◆ ACTION ITEM ◆
Across all the records below, how many lines contain "unset"? Respond with only the number.

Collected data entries
Start of Block

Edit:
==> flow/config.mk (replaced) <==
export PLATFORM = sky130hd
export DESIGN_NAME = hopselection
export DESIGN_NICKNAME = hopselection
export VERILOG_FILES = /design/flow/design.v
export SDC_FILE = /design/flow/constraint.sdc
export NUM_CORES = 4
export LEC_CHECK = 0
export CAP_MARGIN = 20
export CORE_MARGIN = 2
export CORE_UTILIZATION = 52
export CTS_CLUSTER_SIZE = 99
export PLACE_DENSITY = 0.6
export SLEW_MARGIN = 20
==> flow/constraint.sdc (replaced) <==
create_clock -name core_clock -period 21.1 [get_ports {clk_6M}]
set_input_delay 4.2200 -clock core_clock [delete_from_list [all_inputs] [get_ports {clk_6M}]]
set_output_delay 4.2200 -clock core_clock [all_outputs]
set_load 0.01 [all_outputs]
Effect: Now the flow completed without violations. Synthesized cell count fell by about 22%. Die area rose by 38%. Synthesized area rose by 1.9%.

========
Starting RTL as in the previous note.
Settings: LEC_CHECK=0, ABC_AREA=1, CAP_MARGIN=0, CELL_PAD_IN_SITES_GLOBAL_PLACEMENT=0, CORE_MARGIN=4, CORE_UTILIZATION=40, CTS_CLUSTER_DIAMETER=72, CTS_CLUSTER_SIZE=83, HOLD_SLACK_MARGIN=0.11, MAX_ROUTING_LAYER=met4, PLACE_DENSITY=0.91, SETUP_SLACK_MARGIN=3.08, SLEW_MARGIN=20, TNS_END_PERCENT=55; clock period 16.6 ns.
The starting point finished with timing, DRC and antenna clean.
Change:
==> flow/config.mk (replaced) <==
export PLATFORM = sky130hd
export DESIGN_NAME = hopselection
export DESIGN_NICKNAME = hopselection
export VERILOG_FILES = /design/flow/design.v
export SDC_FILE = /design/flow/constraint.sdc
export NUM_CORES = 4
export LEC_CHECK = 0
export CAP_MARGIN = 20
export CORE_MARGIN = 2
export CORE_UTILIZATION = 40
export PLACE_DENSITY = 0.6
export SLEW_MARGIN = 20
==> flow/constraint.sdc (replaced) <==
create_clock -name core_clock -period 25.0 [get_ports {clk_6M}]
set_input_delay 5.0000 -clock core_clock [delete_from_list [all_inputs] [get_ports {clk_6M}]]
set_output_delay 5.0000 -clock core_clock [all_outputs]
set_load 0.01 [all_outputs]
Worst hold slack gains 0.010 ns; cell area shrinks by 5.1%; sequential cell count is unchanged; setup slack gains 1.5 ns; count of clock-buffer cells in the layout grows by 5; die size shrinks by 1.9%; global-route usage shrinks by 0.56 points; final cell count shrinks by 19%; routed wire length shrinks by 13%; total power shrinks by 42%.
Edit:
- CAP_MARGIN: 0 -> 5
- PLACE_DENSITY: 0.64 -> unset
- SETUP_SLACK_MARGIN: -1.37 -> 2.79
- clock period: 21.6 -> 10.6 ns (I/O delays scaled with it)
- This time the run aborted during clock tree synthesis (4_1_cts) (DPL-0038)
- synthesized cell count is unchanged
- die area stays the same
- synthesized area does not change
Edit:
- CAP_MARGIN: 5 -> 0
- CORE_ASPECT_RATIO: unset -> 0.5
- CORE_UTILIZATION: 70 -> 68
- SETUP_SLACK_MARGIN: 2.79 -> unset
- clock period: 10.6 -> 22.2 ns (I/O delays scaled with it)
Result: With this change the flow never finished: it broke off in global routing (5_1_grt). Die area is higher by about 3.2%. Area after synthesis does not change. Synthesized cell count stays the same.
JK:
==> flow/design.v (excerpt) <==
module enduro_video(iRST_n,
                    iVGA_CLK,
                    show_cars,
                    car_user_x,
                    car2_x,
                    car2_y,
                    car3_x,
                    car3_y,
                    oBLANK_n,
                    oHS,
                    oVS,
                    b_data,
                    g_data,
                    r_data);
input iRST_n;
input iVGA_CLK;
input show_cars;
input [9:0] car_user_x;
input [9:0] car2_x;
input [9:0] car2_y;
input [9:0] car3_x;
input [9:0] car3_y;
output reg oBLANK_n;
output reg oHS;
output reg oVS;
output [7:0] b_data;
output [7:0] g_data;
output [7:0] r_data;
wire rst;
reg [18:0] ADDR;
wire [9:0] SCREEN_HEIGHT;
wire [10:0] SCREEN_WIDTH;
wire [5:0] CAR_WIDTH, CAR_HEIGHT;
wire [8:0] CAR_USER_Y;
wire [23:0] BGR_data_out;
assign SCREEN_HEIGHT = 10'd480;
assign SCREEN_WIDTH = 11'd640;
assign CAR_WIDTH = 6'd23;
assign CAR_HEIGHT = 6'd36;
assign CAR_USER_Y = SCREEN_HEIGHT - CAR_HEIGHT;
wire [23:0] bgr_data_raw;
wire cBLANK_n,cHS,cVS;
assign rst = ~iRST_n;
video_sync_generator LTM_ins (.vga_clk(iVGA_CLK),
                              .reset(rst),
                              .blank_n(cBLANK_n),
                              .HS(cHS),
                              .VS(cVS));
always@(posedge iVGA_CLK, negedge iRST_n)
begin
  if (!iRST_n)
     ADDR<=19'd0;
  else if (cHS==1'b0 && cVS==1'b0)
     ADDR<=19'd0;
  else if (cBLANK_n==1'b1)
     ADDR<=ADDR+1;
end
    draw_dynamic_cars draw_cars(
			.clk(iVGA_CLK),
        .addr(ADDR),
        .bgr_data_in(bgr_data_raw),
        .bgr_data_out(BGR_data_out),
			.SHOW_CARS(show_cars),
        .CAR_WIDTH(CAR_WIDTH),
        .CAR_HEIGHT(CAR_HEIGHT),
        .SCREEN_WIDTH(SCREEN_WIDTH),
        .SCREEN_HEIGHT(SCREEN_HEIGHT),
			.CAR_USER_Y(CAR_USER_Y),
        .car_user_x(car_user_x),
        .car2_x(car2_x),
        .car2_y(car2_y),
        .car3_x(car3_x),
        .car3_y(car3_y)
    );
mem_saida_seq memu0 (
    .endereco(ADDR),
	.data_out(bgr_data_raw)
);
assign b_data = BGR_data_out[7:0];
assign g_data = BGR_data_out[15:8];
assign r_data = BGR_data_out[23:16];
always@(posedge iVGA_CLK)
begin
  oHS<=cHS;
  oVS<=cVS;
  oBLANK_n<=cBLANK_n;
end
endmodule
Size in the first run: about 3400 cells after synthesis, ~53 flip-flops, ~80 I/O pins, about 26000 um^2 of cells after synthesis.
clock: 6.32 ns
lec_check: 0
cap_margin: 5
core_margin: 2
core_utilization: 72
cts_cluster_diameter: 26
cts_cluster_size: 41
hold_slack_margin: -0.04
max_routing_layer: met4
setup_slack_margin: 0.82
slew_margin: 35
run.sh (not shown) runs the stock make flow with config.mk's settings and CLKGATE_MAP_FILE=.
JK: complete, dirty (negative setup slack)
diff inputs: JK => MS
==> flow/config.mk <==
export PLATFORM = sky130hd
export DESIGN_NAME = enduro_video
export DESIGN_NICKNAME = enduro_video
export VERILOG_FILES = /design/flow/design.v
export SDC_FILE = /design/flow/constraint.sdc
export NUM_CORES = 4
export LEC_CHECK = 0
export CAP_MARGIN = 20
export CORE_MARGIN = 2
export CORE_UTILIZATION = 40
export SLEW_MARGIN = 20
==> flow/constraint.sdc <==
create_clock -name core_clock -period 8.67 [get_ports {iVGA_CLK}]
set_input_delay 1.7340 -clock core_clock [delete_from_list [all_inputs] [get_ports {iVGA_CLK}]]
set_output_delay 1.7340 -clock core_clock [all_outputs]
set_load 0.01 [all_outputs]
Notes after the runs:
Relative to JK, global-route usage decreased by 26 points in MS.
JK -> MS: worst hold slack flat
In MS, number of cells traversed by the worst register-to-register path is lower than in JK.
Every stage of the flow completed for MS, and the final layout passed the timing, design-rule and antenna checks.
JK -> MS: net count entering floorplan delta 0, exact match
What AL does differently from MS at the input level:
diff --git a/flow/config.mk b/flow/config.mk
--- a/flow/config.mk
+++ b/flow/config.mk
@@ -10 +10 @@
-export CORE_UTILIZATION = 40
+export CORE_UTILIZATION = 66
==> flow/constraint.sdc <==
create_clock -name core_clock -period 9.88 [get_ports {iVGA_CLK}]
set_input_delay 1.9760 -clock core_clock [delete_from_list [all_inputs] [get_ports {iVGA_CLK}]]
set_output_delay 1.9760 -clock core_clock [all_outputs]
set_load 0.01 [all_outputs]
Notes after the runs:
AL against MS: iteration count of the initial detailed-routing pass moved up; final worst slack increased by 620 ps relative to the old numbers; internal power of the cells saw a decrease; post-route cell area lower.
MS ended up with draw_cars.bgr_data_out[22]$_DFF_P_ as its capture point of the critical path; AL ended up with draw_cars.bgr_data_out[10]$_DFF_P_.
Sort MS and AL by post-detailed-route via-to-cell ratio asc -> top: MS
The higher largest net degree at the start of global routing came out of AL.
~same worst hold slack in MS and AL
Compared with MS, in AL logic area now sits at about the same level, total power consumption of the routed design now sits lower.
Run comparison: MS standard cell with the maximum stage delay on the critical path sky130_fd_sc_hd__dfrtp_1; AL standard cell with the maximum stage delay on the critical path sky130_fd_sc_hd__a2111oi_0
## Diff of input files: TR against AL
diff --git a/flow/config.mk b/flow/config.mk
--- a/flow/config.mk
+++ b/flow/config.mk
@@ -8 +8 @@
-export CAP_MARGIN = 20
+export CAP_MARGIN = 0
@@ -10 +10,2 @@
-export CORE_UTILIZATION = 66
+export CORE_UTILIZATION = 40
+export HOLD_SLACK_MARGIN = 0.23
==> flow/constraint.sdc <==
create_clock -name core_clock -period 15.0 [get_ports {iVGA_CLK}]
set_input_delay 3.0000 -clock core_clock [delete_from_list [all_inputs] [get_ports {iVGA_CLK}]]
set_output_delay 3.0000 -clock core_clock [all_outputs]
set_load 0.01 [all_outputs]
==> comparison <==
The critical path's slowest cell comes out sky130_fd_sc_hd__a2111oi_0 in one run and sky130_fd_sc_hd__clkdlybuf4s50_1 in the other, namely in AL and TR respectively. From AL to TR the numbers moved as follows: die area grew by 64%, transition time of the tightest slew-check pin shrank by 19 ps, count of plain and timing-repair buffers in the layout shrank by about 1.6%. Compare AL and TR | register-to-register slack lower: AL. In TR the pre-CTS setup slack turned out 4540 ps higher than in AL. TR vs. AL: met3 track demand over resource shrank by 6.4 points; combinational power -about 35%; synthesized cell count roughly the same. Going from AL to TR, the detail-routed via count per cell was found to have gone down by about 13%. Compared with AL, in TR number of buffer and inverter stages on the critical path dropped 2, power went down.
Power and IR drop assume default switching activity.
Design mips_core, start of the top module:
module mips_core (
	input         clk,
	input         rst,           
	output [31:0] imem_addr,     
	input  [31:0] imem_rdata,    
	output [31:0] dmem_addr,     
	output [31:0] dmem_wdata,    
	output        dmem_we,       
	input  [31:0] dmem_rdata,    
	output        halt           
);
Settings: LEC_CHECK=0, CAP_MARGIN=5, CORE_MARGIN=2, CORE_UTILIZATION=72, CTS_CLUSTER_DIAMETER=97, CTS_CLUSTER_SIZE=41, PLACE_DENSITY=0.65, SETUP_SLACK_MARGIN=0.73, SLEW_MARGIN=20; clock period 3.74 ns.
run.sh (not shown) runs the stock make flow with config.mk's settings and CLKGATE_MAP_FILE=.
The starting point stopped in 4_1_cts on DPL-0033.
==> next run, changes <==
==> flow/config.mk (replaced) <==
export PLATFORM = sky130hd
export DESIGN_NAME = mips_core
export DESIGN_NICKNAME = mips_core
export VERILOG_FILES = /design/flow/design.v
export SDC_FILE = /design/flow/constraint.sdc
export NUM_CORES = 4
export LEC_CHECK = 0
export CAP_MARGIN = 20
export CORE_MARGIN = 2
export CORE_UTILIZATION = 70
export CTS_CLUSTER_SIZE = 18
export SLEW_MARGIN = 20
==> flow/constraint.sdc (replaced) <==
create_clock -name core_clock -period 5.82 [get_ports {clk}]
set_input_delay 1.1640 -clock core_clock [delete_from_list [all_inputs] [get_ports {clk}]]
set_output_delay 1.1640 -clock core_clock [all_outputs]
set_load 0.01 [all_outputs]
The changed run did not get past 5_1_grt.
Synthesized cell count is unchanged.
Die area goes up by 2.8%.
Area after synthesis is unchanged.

End of Block

◆ PROBLEM SOLUTION ◆
3